<file path="src/rtl/rr_mux4_arbiter_pkg.sv">
`default_nettype none
// ============================================================================
//  Package  : mux_arb_pkg
//  Purpose  : Shared constants, FSM state type and the round-robin winner
//             function for the rr_mux4_arbiter block.
//  Revision : 1.0 - initial release
// ============================================================================
package mux_arb_pkg;

  localparam int N_REQ = 4;
  localparam int SEL_W = 2;

  typedef enum logic {
    IDLE  = 1'b0,
    GRANT = 1'b1
  } arb_state_t;

  // Searches sel+1, sel+2, ... (mod N_REQ) and returns the first requester
  // found. When nothing requests, the pointer is returned unchanged.
  function automatic logic [SEL_W-1:0] rr_next(input logic [SEL_W-1:0] sel,
                                               input logic [N_REQ-1:0] req);
    logic [SEL_W-1:0] idx;
    logic [SEL_W-1:0] win;
    logic             found;
    win   = sel;
    found = 1'b0;
    for (int i = 1; i <= N_REQ; i++) begin
      idx = sel + SEL_W'(i);
      if (!found && req[idx]) begin
        win   = idx;
        found = 1'b1;
      end
    end
    return win;
  endfunction

endpackage
`default_nettype wire

</file>
<file path="src/rtl/rr_mux4_arbiter_if.sv">
`default_nettype none
// ============================================================================
//  Interface : rr_mux4_arbiter_if
//  Purpose   : Bundles the four requester lanes, the muxed output port and
//              the arbiter status signals.
//              master modport : arbiter side
//              slave modport  : requesters + downstream side
//  Revision  : 1.0 - initial release
// ============================================================================
interface rr_mux4_arbiter_if #(
  parameter int DATA_W = 8
);
  logic [3:0]          s_valid;
  logic [4*DATA_W-1:0] s_data;
  logic [3:0]          s_last;
  logic [3:0]          s_ready;
  logic                m_valid;
  logic [DATA_W-1:0]   m_data;
  logic                m_last;
  logic                m_ready;
  logic [1:0]          sel;
  logic                busy;

  modport master (
    input  s_valid, s_data, s_last, m_ready,
    output s_ready, m_valid, m_data, m_last, sel, busy
  );

  modport slave (
    output s_valid, s_data, s_last, m_ready,
    input  s_ready, m_valid, m_data, m_last, sel, busy
  );
endinterface
`default_nettype wire

</file>
<file path="src/rtl/rr_mux4_arbiter_pick4.sv">
`default_nettype none
// ============================================================================
//  Module   : rr_pick4
//  Purpose  : Combinational rotate-priority encoder. The requester just after
//             ptr has highest priority; any flags that someone is requesting.
//  Revision : 1.0 - initial release
// ============================================================================
module rr_pick4
  import mux_arb_pkg::*;
(
  input  logic [N_REQ-1:0] req,
  input  logic [SEL_W-1:0] ptr,
  output logic [SEL_W-1:0] winner,
  output logic             any
);

  assign winner = rr_next(ptr, req);
  assign any    = |req;

endmodule
`default_nettype wire

</file>
<file path="src/rtl/rr_mux4_arbiter.sv">
`default_nettype none
// ============================================================================
//  Module   : rr_mux4_arbiter
//  Purpose  : Round-robin arbiter and sequencer for a shared 4:1 data mux.
//             Grants one requester per packet, holds the grant until the
//             packet ends or a beat-count watchdog forces release, and
//             forwards the owner's beats to the single output port.
//  Options  : RR_ARB_STATS_EN - adds pkt_cnt / wdog_cnt statistic outputs.
//  Revision : 1.0 - initial release
// ============================================================================
module rr_mux4_arbiter
  import mux_arb_pkg::*;
#(
  parameter int DATA_W    = 8,
  parameter int MAX_BEATS = 16
) (
  input  logic              clk,
  input  logic              rst_n,
  rr_mux4_arbiter_if.master bus
`ifdef RR_ARB_STATS_EN
  ,
  output logic [15:0]       pkt_cnt,
  output logic [7:0]        wdog_cnt
`endif
);

  localparam int              CNT_W    = $clog2(MAX_BEATS + 1);
  localparam logic [CNT_W-1:0] LAST_CNT = CNT_W'(MAX_BEATS - 1);

  arb_state_t        r_state, w_state_nxt;
  logic [SEL_W-1:0]  r_sel, w_sel_nxt;
  logic [CNT_W-1:0]  r_beat_cnt, w_beat_cnt_nxt;
  logic              r_busy, w_busy_nxt;

  logic [SEL_W-1:0]  w_winner;
  logic              w_any;
  logic [DATA_W-1:0] w_lane [N_REQ];
  logic              w_m_valid;
  logic              w_m_last;
  logic [N_REQ-1:0]  w_s_ready;
  logic              w_xfer;

  // Split the packed data bus into one lane per requester.
  for (genvar gi = 0; gi < N_REQ; gi++) begin : g_lane
    assign w_lane[gi] = bus.s_data[gi*DATA_W +: DATA_W];
  end

  rr_pick4 u_pick (
    .req    (bus.s_valid),
    .ptr    (r_sel),
    .winner (w_winner),
    .any    (w_any)
  );

  // Output steering: only the owner sees ready, and only while granted.
  always_comb begin
    w_m_valid = 1'b0;
    w_m_last  = 1'b0;
    w_s_ready = '0;
    if (r_state == GRANT) begin
      w_m_valid        = bus.s_valid[r_sel];
      w_m_last         = bus.s_last[r_sel] | (r_beat_cnt == LAST_CNT);
      w_s_ready[r_sel] = bus.m_ready;
    end
  end

  assign w_xfer      = w_m_valid & bus.m_ready;
  assign bus.m_valid = w_m_valid;
  assign bus.m_last  = w_m_last;
  assign bus.s_ready = w_s_ready;
  // Data follows the registered select, so it is stable while the owner holds.
  assign bus.m_data  = w_lane[r_sel];
  assign bus.sel     = r_sel;
  assign bus.busy    = r_busy;

  // Next-state logic: pick a winner in IDLE, count beats and release in GRANT.
  always_comb begin
    w_state_nxt    = r_state;
    w_sel_nxt      = r_sel;
    w_beat_cnt_nxt = r_beat_cnt;
    w_busy_nxt     = r_busy;
    case (r_state)
      IDLE: begin
        if (w_any) begin
          w_sel_nxt   = w_winner;
          w_busy_nxt  = 1'b1;
          w_state_nxt = GRANT;
        end
      end
      GRANT: begin
        if (w_xfer) begin
          if (w_m_last) begin
            // sel keeps the last owner so it acts as the round-robin pointer.
            w_beat_cnt_nxt = '0;
            w_busy_nxt     = 1'b0;
            w_state_nxt    = IDLE;
          end else begin
            w_beat_cnt_nxt = r_beat_cnt + CNT_W'(1);
          end
        end
      end
      default: begin
        w_state_nxt = IDLE;
        w_busy_nxt  = 1'b0;
      end
    endcase
  end

  // State registers; sel resets to 3 so requester 0 wins first.
  always_ff @(posedge clk or negedge rst_n) begin
    if (!rst_n) begin
      r_state    <= IDLE;
      r_sel      <= SEL_W'(N_REQ - 1);
      r_beat_cnt <= '0;
      r_busy     <= 1'b0;
    end else begin
      r_state    <= w_state_nxt;
      r_sel      <= w_sel_nxt;
      r_beat_cnt <= w_beat_cnt_nxt;
      r_busy     <= w_busy_nxt;
    end
  end

`ifdef RR_ARB_STATS_EN
  logic [15:0] r_pkt_cnt;
  logic [7:0]  r_wdog_cnt;

  // Packet and forced-release statistics; both wrap on overflow.
  always_ff @(posedge clk or negedge rst_n) begin
    if (!rst_n) begin
      r_pkt_cnt  <= '0;
      r_wdog_cnt <= '0;
    end else if (w_xfer && w_m_last) begin
      r_pkt_cnt <= r_pkt_cnt + 16'd1;
      if (!bus.s_last[r_sel]) begin
        r_wdog_cnt <= r_wdog_cnt + 8'd1;
      end
    end
  end

  assign pkt_cnt  = r_pkt_cnt;
  assign wdog_cnt = r_wdog_cnt;
`endif

endmodule
`default_nettype wire
</file>
<file path="src/flat_wrapper.sv">
// flat-port wrapper written by rule: the top's interface ports become plain ports
module rr_mux4_arbiter_flat import mux_arb_pkg::*;
#(
  parameter int DATA_W    = 8,
  parameter int MAX_BEATS = 16
)
  (clk, rst_n, bus_s_valid, bus_s_data, bus_s_last, bus_m_ready, bus_s_ready, bus_m_valid, bus_m_data, bus_m_last, bus_sel, bus_busy);
  rr_mux4_arbiter_if #(.DATA_W(DATA_W)) bus_i ();
  input  logic clk;
  input  logic rst_n;
  input wire logic [$bits(bus_i.s_valid)-1:0] bus_s_valid;
  input wire logic [$bits(bus_i.s_data)-1:0] bus_s_data;
  input wire logic [$bits(bus_i.s_last)-1:0] bus_s_last;
  input wire logic [$bits(bus_i.m_ready)-1:0] bus_m_ready;
  output wire logic [$bits(bus_i.s_ready)-1:0] bus_s_ready;
  output wire logic [$bits(bus_i.m_valid)-1:0] bus_m_valid;
  output wire logic [$bits(bus_i.m_data)-1:0] bus_m_data;
  output wire logic [$bits(bus_i.m_last)-1:0] bus_m_last;
  output wire logic [$bits(bus_i.sel)-1:0] bus_sel;
  output wire logic [$bits(bus_i.busy)-1:0] bus_busy;
  assign bus_i.s_valid = bus_s_valid;
  assign bus_i.s_data = bus_s_data;
  assign bus_i.s_last = bus_s_last;
  assign bus_i.m_ready = bus_m_ready;
  assign bus_s_ready = bus_i.s_ready;
  assign bus_m_valid = bus_i.m_valid;
  assign bus_m_data = bus_i.m_data;
  assign bus_m_last = bus_i.m_last;
  assign bus_sel = bus_i.sel;
  assign bus_busy = bus_i.busy;
  rr_mux4_arbiter #(.DATA_W(DATA_W), .MAX_BEATS(MAX_BEATS)) u_core (.clk(clk), .rst_n(rst_n), .bus(bus_i));
endmodule
</file>
<file path="config.mk">
export PLATFORM = sky130hd
export DESIGN_NAME = rr_mux4_arbiter_flat
export DESIGN_NICKNAME = d
export VERILOG_FILES = /design/src/rtl/rr_mux4_arbiter_pkg.sv /design/src/rtl/rr_mux4_arbiter_if.sv /design/src/rtl/rr_mux4_arbiter_pick4.sv /design/src/rtl/rr_mux4_arbiter.sv /design/src/flat_wrapper.sv
export SDC_FILE = /design/constraint.sdc
export NUM_CORES = 1
export LEC_CHECK = 0
export CORE_MARGIN = 5
export CORE_UTILIZATION = 37
export CTS_CLUSTER_DIAMETER = 50
export DETAILED_ROUTE_END_ITERATION = 12
export PLACE_DENSITY_LB_ADDON = 0.05
export SLEW_MARGIN = 20
export SYNTH_ARGS = -nofsm -noshare
export SYNTH_HDL_FRONTEND = slang
export SYNTH_SLANG_ARGS = --single-unit
</file>
<file path="constraint.sdc">
create_clock -name clk -period 2.9 [get_ports clk]
set_clock_uncertainty 0.2 [all_clocks]
set_input_delay 0.29 -clock clk [delete_from_list [all_inputs] [get_ports clk]]
set_output_delay 0.29 -clock clk [all_outputs]
set_load 0.01 [all_outputs]
</file>
==> flow_summary.json <==
{
  "areaGrowthSynthToFinish_pct": 66.71,
  "multi_input_area_um2": 673.1,
  "io_buffers": 59,
  "rows": 18,
  "hold_path_class": "in -> async",
  "core_um2": 2477,
  "ys_seq_area_share_pct": 23.76,
  "first_iter_violations": 28,
  "avgSynthCellArea_um2": 10.89,
  "p_per_area_nw_per_um2": 875.3,
  "clock_latency_ns": 0.27,
  "yosys.cell_count.top_type": "mux4_2",
  "placed_cell_area_um2": 1570,
  "critical_path.startpoint_type": "flop",
  "fillers": 218,
  "status": "finished, final reports clean",
  "finalHoldViolations": 0,
  "relSlewSlack_pct": 59.83,
  "path_class": "reg -> out",
  "setup_tns_ns": 0,
  "synth-async-reset-ratio_pct": 100.0,
  "slew_violations": 0,
  "worstPathCellList": "buf_4 > mux4_2 > and2_1 > clkdlybuf4s50_1",
  "cpPeakStageDelay_ns": 0.68,
  "ir_worst_vdd_mv": 0.5644,
  "rsz0062_at_grt": "false",
  "leakage_uw": 0.0006519,
  "postLayoutCellArea_um2": 1598,
  "drt-total-wl_mm": 2.923,
  "grt_max_degree": 16,
  "worstPathMaxFanout": 10,
  "finalSetupViolCount": 0,
  "drive_gt1_share_pct": 16.89,
  "cts_tree": "built",
  "cts_root_buf": "clkbuf_4",
  "htreeDepth": 1,
  "timing.final.crit_share_pct": 93.81,
  "reg2reg_to": "u_core.bus.sel[1]",
  "rrSetupSlack_ns": 0.38,
  "synth_common_cells": "mux4_2, dfrtp_1, and3_1, ha_1, inv_1",
  "ctsResizeCount": 0,
  "maxCapViolCount": 0,
  "grt_pass1_wl_mm": 4.388,
  "cts_buffers": 3,
  "timing.fmax_mhz": 367.6,
  "fin_crit_ns": 2.720,
  "start_util_pct": 38.69,
  "syn-cell-area_um2": 958.4,
  "final_nets": 198,
  "dp_cells": 174,
  "fin_cells": 178,
  "route.vias.total": 962,
  "syn_inst": 88,
  "gp_congestion": 0.8413,
  "dieArea_um2": 3708,
  "crit_path_end_kind": "output port",
  "synth_cell_types": 35,
  "synth_flop_cell": "dfrtp_1",
  "grtUsageTotal_pct": 16.19,
  "crit_required_ns": 2.41,
  "synth_area_leader_cell": "mux4_2",
  "drt.antenna.violating_nets": 0,
  "postCtsSetupRepairBufs": 0,
  "ys_ff_latch": 9,
  "fin_util_pct": 64.49,
  "worst_pin_slew_ns": 0.5970,
  "die_h_um": 60.90,
  "clockBufferDepth": 2,
  "diodes": 0,
  "grt_pass1_vias": 923,
  "regArea_um2": 227.7,
  "io_pins": 60,
  "synth_area_leaders": "mux4_2, dfrtp_1, ha_1, dfstp_2, mux2i_1",
  "gr-total-overflow": 0,
  "antenna_found_initial": 0,
  "via_per_inst": 5.404,
  "synth_top_area_share_pct": 25.85,
  "cts_hold_buf": 0,
  "die_w_um": 60.90,
  "clk_transition_reported_paths_ns": 0.06,
  "firstDrtPassIters": 4,
  "cts_sinks": 9,
  "path_delay_family": "buffers and inverters",
  "synth_edf_count": 0,
  "critPathArrivalTime_ns": 2.23,
  "place_hpwl_mm": 2.443,
  "path_buf_inv": 2,
  "drc": 0,
  "cp_slowest_cell": "dfstp_2",
  "synth_warnings": 0,
  "synth_nets": 137,
  "wl_per_cell_um": 16.42,
  "rr_startpoint": "u_core.bus.sel[0]",
  "rr_worst_depth": 6
}
==> layout by cell type, fill, tap and decap left out, types with 3 or more instances in the layout <==
cell,n
clkdlybuf4s50_1,59
nor2_1,4
nand2_1,4
mux4_2,11
ha_1,6
a22oi_1,3
buf_4,3
o21ai_1,3
mux2i_1,4
dfrtp_1,7
and3_1,6
nand2b_1,3
inv_1,5
clkbuf_4,3
==> routing by layer <==
layer | GRT usage (%) | vias to the layer above | routed length (µm)
met5 | 0 | - | 0
met4 | 7.430 | 0 | 46
met3 | 4.043 | 5 | 301
met2 | 25.34 | 42 | 1346
met1 | 21.02 | 448 | 1228
li1 | - | 467 | -
==> power by group <==
group / switching [µW] / total [µW] / internal [µW]
registers: 78.2 / 269 / 191
clock network: 46.1 / 97.1 / 51.0
logic: 435 / 1030 / 596
total: 560 / 1400 / 839
==> area by class of cell <==
type                       instances  area share [%]
multi-input combinational         68           42.13
timing repair buffer              62           38.37
clock inverter                     1          0.3132
clock buffer                       3           1.410
inverter                           5           1.175
sequential                         9           14.25
tap                               30           2.349
==> per-stage QoR <==
stage	hold WS, ns	total power [µW]	setup slack (ns)
floorplan	-0.2056	916.5	0.5249
CTS	0.1097	1414	0.1350
global placement	0.2928	1297	0.4217
finish	0.1020	1398	0.1795
detailed placement	0.3088	1310	0.3613
global route	0.1155	1508	0.04745
==> worst register-to-register path, cell delays in order, from the launching register on <==
cell and delay (ns):
dfstp_2 0.68, inv_1 0.16, ha_1 0.42, mux2i_1 0.17, mux2_1 0.35, and3_1 0.20
a211o_1 0.26
==> sequential cells by signal, indices dropped and copies added (netlist names) <==
| name | count |
|---|---|
| u_core.bus.busy | 1 |
| u_core.r_beat_cnt | 5 |
| u_core.r_state | 1 |
| u_core.bus.sel | 2 |
==> kinds of logic after synthesis <==
| kind of cell | count (synthesis) | share of synthesized area, % |
|---|---|---|
| AOI/OAI and AO/OA | 20 | 15.53 |
| muxes | 16 | 31.20 |
| adders and majority gates | 6 | 7.833 |
| and+or+nand+nor | 26 | 15.67 |
| DFF | 9 | 23.76 |
| buffers and inverters | 11 | 6.005 |
==> worst max-delay path by stage <==
| stage | start | endpoint | depth (start not counted) |
|---|---|---|---|
| after floorplan | u_core.bus.sel[1] | u_core.bus.sel[1] | 8 |
| after global placement | bus_s_valid[1] | bus_m_valid | 4 |
| after detailed placement | u_core.bus.sel[0] | u_core.bus.sel[1] | 6 |
| after CTS | u_core.bus.sel[0] | bus_m_valid | 4 |
| after global routing | u_core.bus.sel[0] | bus_m_valid | 4 |
| final | u_core.bus.sel[0] | bus_m_valid | 4 |
Note: power is estimated with default switching activity, not from simulation.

→ **Exercise**
Now copy each line of the entries that mentions "global".

→ **Worked solution**
global placement	0.2928	1297	0.4217
global route	0.1155	1508	0.04745
| after global placement | bus_s_valid[1] | bus_m_valid | 4 |
| after global routing | u_core.bus.sel[0] | bus_m_valid | 4 |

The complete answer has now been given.